You Missed It: End of 2017 edition

There’s no other way to get through this.

Remember when it was a running joke that 2016 was the worst year ever? That was a great year compared to 2017. “Oh no, some famous people died, 2016 sucks!” It’s like 2017 heard our complaining and decided to show us what a bad year really looks like. The good news is that there’s no reason 2018 won’t be even worse. So this right now is as good as it gets. This year we were all a distracted boyfriend. We thought fidget spinners were the best and worst thing ever at the same time. We gave out the wrong Oscar for best picture. We all looked at the eclipse with special glasses — except for one guy. We punched Nazis. We ended the careers of creepy men. We debated the meaning of “covfefe.” It was the year of the clown, from Donald Trump to the remake of It. There were huge fires and massive hurricanes. There were threats of nuclear war. Let’s double-tap this awful year with a final look back.
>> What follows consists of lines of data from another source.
==> config.mk <==
export PLATFORM = sky130hd
export DESIGN_NAME = dvp_pixel_capture
export DESIGN_NICKNAME = d
export VERILOG_FILES = /design/src/rtl/dvp_pixel_capture.sv
export SDC_FILE = /design/constraint.sdc
export NUM_CORES = 1
export LEC_CHECK = 0
export CAP_MARGIN = 0
export CORE_MARGIN = 3
export CORE_UTILIZATION = 37
export CTS_CLUSTER_SIZE = 8
export DETAILED_ROUTE_END_ITERATION = 10
export HOLD_SLACK_MARGIN = 0.1
export SYNTH_ARGS = -nofsm -noshare
export SYNTH_HDL_FRONTEND = slang
export SYNTH_SLANG_ARGS = --single-unit
==> constraint.sdc <==
create_clock -name clk -period 7.5 [get_ports clk]
set_input_delay 1.5 -clock clk [delete_from_list [all_inputs] [get_ports clk]]
set_output_delay 1.5 -clock clk [all_outputs]
set_load 0.01 [all_outputs]
==> src/rtl/dvp_pixel_capture.sv <==
// DVP camera receiver: oversamples PCLK/VSYNC/HREF/D, pairs bytes into RGB565 pixels
// tagged with sof/eol, and buffers them in a first-word-fall-through valid/ready FIFO.
module dvp_pixel_capture #(
  parameter int unsigned DVP_CAM_CFG_W = 32,
  parameter int unsigned FIFO_DEPTH    = 8,
  parameter int unsigned FRM_CNT_W     = 16
) (
  input  logic                     clk,
  input  logic                     rst_n,
  input  logic [DVP_CAM_CFG_W-1:0] dcr_cam_cfg_i,
  input  logic                     dvp_pclk_i,
  input  logic                     dvp_vsync_i,
  input  logic                     dvp_href_i,
  input  logic [7:0]               dvp_d_i,
  output logic [15:0]              m_pxl_data_o,
  output logic                     m_pxl_sof_o,
  output logic                     m_pxl_eol_o,
  output logic                     m_pxl_valid_o,
  input  logic                     m_pxl_ready_i,
  output logic                     stat_ovf_o,
  output logic                     stat_odd_o,
  output logic [FRM_CNT_W-1:0]     stat_frm_cnt_o
);

  localparam int unsigned AW = $clog2(FIFO_DEPTH);
  localparam int unsigned PW = AW + 1;

  localparam logic [1:0] StIdle  = 2'd0;
  localparam logic [1:0] StSync  = 2'd1;
  localparam logic [1:0] StFrame = 2'd2;

  logic cam_start;
  logic unused_cfg;
  assign cam_start  = dcr_cam_cfg_i[7];
  assign unused_cfg = ^{dcr_cam_cfg_i[DVP_CAM_CFG_W-1:8], dcr_cam_cfg_i[6:0]};

  // pclk_q[2] is the previous value of the second sync stage, used for edge detection
  logic [2:0] pclk_q;
  logic [1:0] vsync_q, href_q;
  logic [7:0] d_s1_q, d_s2_q;
  logic       vsync_last_q, href_last_q;
  logic       pclk_rise, vsync_rise, vsync_fall, href_fall;

  assign pclk_rise  = pclk_q[1] & ~pclk_q[2];
  assign vsync_rise = pclk_rise & vsync_q[1] & ~vsync_last_q;
  assign vsync_fall = pclk_rise & ~vsync_q[1] & vsync_last_q;
  assign href_fall  = pclk_rise & ~href_q[1] & href_last_q;

  always_ff @(posedge clk) begin
    if (!rst_n) begin
      pclk_q       <= '0;
      vsync_q      <= '0;
      href_q       <= '0;
      d_s1_q       <= '0;
      d_s2_q       <= '0;
      vsync_last_q <= 1'b0;
      href_last_q  <= 1'b0;
    end else begin
      pclk_q  <= {pclk_q[1:0], dvp_pclk_i};
      vsync_q <= {vsync_q[0], dvp_vsync_i};
      href_q  <= {href_q[0], dvp_href_i};
      d_s1_q  <= dvp_d_i;
      d_s2_q  <= d_s1_q;
      if (pclk_rise) begin
        vsync_last_q <= vsync_q[1];
        href_last_q  <= href_q[1];
      end
    end
  end

  logic [1:0]           state_q, state_d;
  logic                 phase_q, phase_d;
  logic [7:0]           hi_byte_q, hi_byte_d;
  logic                 stage_vld_q, stage_vld_d;
  logic [15:0]          stage_q, stage_d;
  logic                 sof_pend_q, sof_pend_d;
  logic                 odd_q, odd_d;
  logic [FRM_CNT_W-1:0] frm_cnt_q, frm_cnt_d;
  logic                 push_req, push_eol, flush;

  always_comb begin
    state_d     = state_q;
    phase_d     = phase_q;
    hi_byte_d   = hi_byte_q;
    stage_vld_d = stage_vld_q;
    stage_d     = stage_q;
    sof_pend_d  = sof_pend_q;
    odd_d       = odd_q;
    frm_cnt_d   = frm_cnt_q;
    push_req    = 1'b0;
    push_eol    = 1'b0;
    flush       = 1'b0;
    if (!cam_start) begin
      state_d     = StIdle;
      phase_d     = 1'b0;
      stage_vld_d = 1'b0;
      sof_pend_d  = 1'b0;
      odd_d       = 1'b0;
      flush       = 1'b1;
    end else begin
      unique case (state_q)
        StIdle: state_d = StSync;
        StSync: begin
          if (vsync_fall) begin
            state_d    = StFrame;
            sof_pend_d = 1'b1;
          end
        end
        StFrame: begin
          if (vsync_rise) begin
            phase_d     = 1'b0;
            stage_vld_d = 1'b0;
            frm_cnt_d   = frm_cnt_q + FRM_CNT_W'(1);
            state_d     = StSync;
          end else if (pclk_rise && href_q[1]) begin
            if (!phase_q) begin
              hi_byte_d = d_s2_q;
              phase_d   = 1'b1;
            end else begin
              // Previous pixel leaves the stage only once we know it is not the last of the line
              phase_d     = 1'b0;
              stage_d     = {hi_byte_q, d_s2_q};
              stage_vld_d = 1'b1;
              push_req    = stage_vld_q;
            end
          end else if (href_fall) begin
            push_req    = stage_vld_q;
            push_eol    = 1'b1;
            stage_vld_d = 1'b0;
            if (phase_q) begin
              odd_d   = 1'b1;
              phase_d = 1'b0;
            end
          end
        end
        default: state_d = StIdle;
      endcase
    end
    if (push_req) sof_pend_d = 1'b0;
  end

  always_ff @(posedge clk) begin
    if (!rst_n) begin
      state_q     <= StIdle;
      phase_q     <= 1'b0;
      hi_byte_q   <= '0;
      stage_vld_q <= 1'b0;
      stage_q     <= '0;
      sof_pend_q  <= 1'b0;
      odd_q       <= 1'b0;
      frm_cnt_q   <= '0;
    end else begin
      state_q     <= state_d;
      phase_q     <= phase_d;
      hi_byte_q   <= hi_byte_d;
      stage_vld_q <= stage_vld_d;
      stage_q     <= stage_d;
      sof_pend_q  <= sof_pend_d;
      odd_q       <= odd_d;
      frm_cnt_q   <= frm_cnt_d;
    end
  end

  // Entry layout: {sof, eol, pixel}
  logic [17:0]   mem_q [FIFO_DEPTH];
  logic [PW-1:0] wr_ptr_q, rd_ptr_q;
  logic          ovf_q, full, empty, pop, do_push;

  assign empty   = (wr_ptr_q == rd_ptr_q);
  assign full    = (wr_ptr_q[AW] != rd_ptr_q[AW]) && (wr_ptr_q[AW-1:0] == rd_ptr_q[AW-1:0]);
  assign pop     = ~empty & m_pxl_ready_i;
  assign do_push = push_req & (~full | pop);

  always_ff @(posedge clk) begin
    if (do_push) mem_q[wr_ptr_q[AW-1:0]] <= {sof_pend_q, push_eol, stage_q};
  end

  always_ff @(posedge clk) begin
    if (!rst_n) begin
      wr_ptr_q <= '0;
      rd_ptr_q <= '0;
      ovf_q    <= 1'b0;
    end else if (flush) begin
      wr_ptr_q <= '0;
      rd_ptr_q <= '0;
      ovf_q    <= 1'b0;
    end else begin
      if (do_push) wr_ptr_q <= wr_ptr_q + PW'(1);
      if (pop)     rd_ptr_q <= rd_ptr_q + PW'(1);
      if (push_req && !do_push) ovf_q <= 1'b1;
    end
  end

  logic [17:0] head;
  assign head           = mem_q[rd_ptr_q[AW-1:0]];
  assign m_pxl_valid_o  = ~empty;
  assign m_pxl_data_o   = empty ? 16'h0 : head[15:0];
  assign m_pxl_eol_o    = ~empty & head[16];
  assign m_pxl_sof_o    = ~empty & head[17];
  assign stat_ovf_o     = ovf_q;
  assign stat_odd_o     = odd_q;
  assign stat_frm_cnt_o = frm_cnt_q;

endmodule
== Word level (Yosys, flattened, before mapping) ==
Memories as Yosys holds them, arrays and structs flattened. A register that Yosys moved wholly into a read port is not among the register bits.
Cells that the tools add are included.
Widths: inputs -> output; s select.
Storage, ports and cells
  bits in registers: 80
  RAM bits: 144
  output and inout port bits: 37
  word-level logic and storage cells: 95
  memories kept: 1
Cells by class
  add/sub/neg operators: 3
  equality and inequality tests: 8
  mux-type cells: 26
  bitwise operators: 23
  reduce and logical (&&, ||, !) cells: 16
Memories
  mem_q: depth 8, width 18, read ports 1, clocked after memory_dff 1, wr ports 1, line 165  | logic [17:0] mem_q [FIFO_DEPTH];
Operator list (number)
  $mux 1: 20
  $add 16x1->16 const B: 1
  $mux 16: 1
  $reduce_and 5->1: 3
  $and 1x1->1: 11
  $not 1->1: 11
  $add 4x1->4 const B: 2
  $reduce_and 2->1: 4
  $mux 3: 2
  $pmux 2 s3: 1
  $reduce_and 3->1: 2
  $eq 4x4->1: 1
  $mux 2: 2
  $ne 2x2->1 const B: 2
  $eq 3x3->1: 1
  $logic_and 1x1->1: 3
  $ne 3x3->1 const B: 1
  $reduce_bool 3->1: 1
  $reduce_or 3->1: 1
  $eq 2x1->1 const B: 1
  $eq 2x2->1 const B: 1
  $logic_not 2->1: 1
  $logic_not 1->1: 1
  $ne 1x1->1: 1
  $or 1x1->1: 1

== Depth between registers and ports, before layout ==
  depth in word-level cells: 12
  gate-level depth with buffers: 7
  mapped depth without buffers: 5

== Least setup slack after synthesis ==
No wires, ideal clock.
  path kind: input port to flip-flop
  from: input dcr_cam_cfg_i[7]
  to: memory mem_q[1][0] (enable)
  library setup time: 0.446 ns
  arrival time: 4.172 ns
  required time: 7.054 ns
  slack: 2.882 ns
  stages on the path: 6
  cells stage by stage: and3b_1 buf_4 nand3_2 a211o_1 buf_6 nor4b_1
Between the ends
  longest elaborated chain between the ends: 4
RTL lines
  start: declaration: line 10  | input logic [DVP_CAM_CFG_W-1:0] dcr_cam_cfg_i,
  $mux 1: line 93  | if (!cam_start) begin
  $and 1x1->1: line 172  | assign do_push = push_req & (~full | pop);
  $mux 1: line 175  | if (do_push) mem_q[wr_ptr_q[AW-1:0]] <= {sof_pend_q, push_eol, stage_q};
  $mux 1 (not written as such): line 175
  end: declaration: line 165
Every way passes these cells.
Fill up your glass and take a deep breath.

January

Going for gold
Days before the inauguration, CNN and BuzzFeed reported that President Barack Obama and President-elect Donald Trump had been briefed on a series of unverified memos from a former British spy claiming that the Russians were trying to get dirt on Trump to use as leverage against him. One of the leaked documents said Russian spies had recorded Trump getting a golden shower from some prostitutes while in Moscow. Of course Trump likes golden showers. Have you seen his mansions? Golden everything!

Gone to that big theme park in the sky
SeaWorld held its final killer whale show, marking the end of an era. The final show came just couple days after Tillikum, the killer whale in Blackfish, had died. We didn’t realize how serious SeaWorld was about retiring those whales.

Going off the path
The Trump administration banned huge swaths of the federal government from sharing scientific data. This lead to the Badlands National Park’s Twitter account to go rogue, tweeting out scientific facts that support that climate change is real and humans are the leading cause of it. We should have known that the rebellion would start with those rugged, high-socked trail guides who know how to live off the land.

February

Trump vs. Australia
President Donald Trump and Australian Prime Minister Malcolm Turnbull had a phone conversation, and it did not go well. At one point, Trump criticized a refugee agreement between the U.S. and Australia, and eventually he hung up on Malcolm. Sen. John McCain called Australia Ambassador Joe Hockey (who should really be the Canadian ambassador) to smooth things over between the two countries. It was the good-cop-bad-cop routine has ever been used in international diplomacy, this should be interesting.

Phones can start wars
Kids are always texting and tweeting on the cell phones, right? No one thinks that it’s a bigger problem than Pope Francis. During an address to some students, His Holiness advised the kids to put their phones down at the dinner table and have a real, face-to-face conversation with adults, or else it’s “the start of war if there is no dialogue.” However, the students were too busy plotting their war against adults via text message.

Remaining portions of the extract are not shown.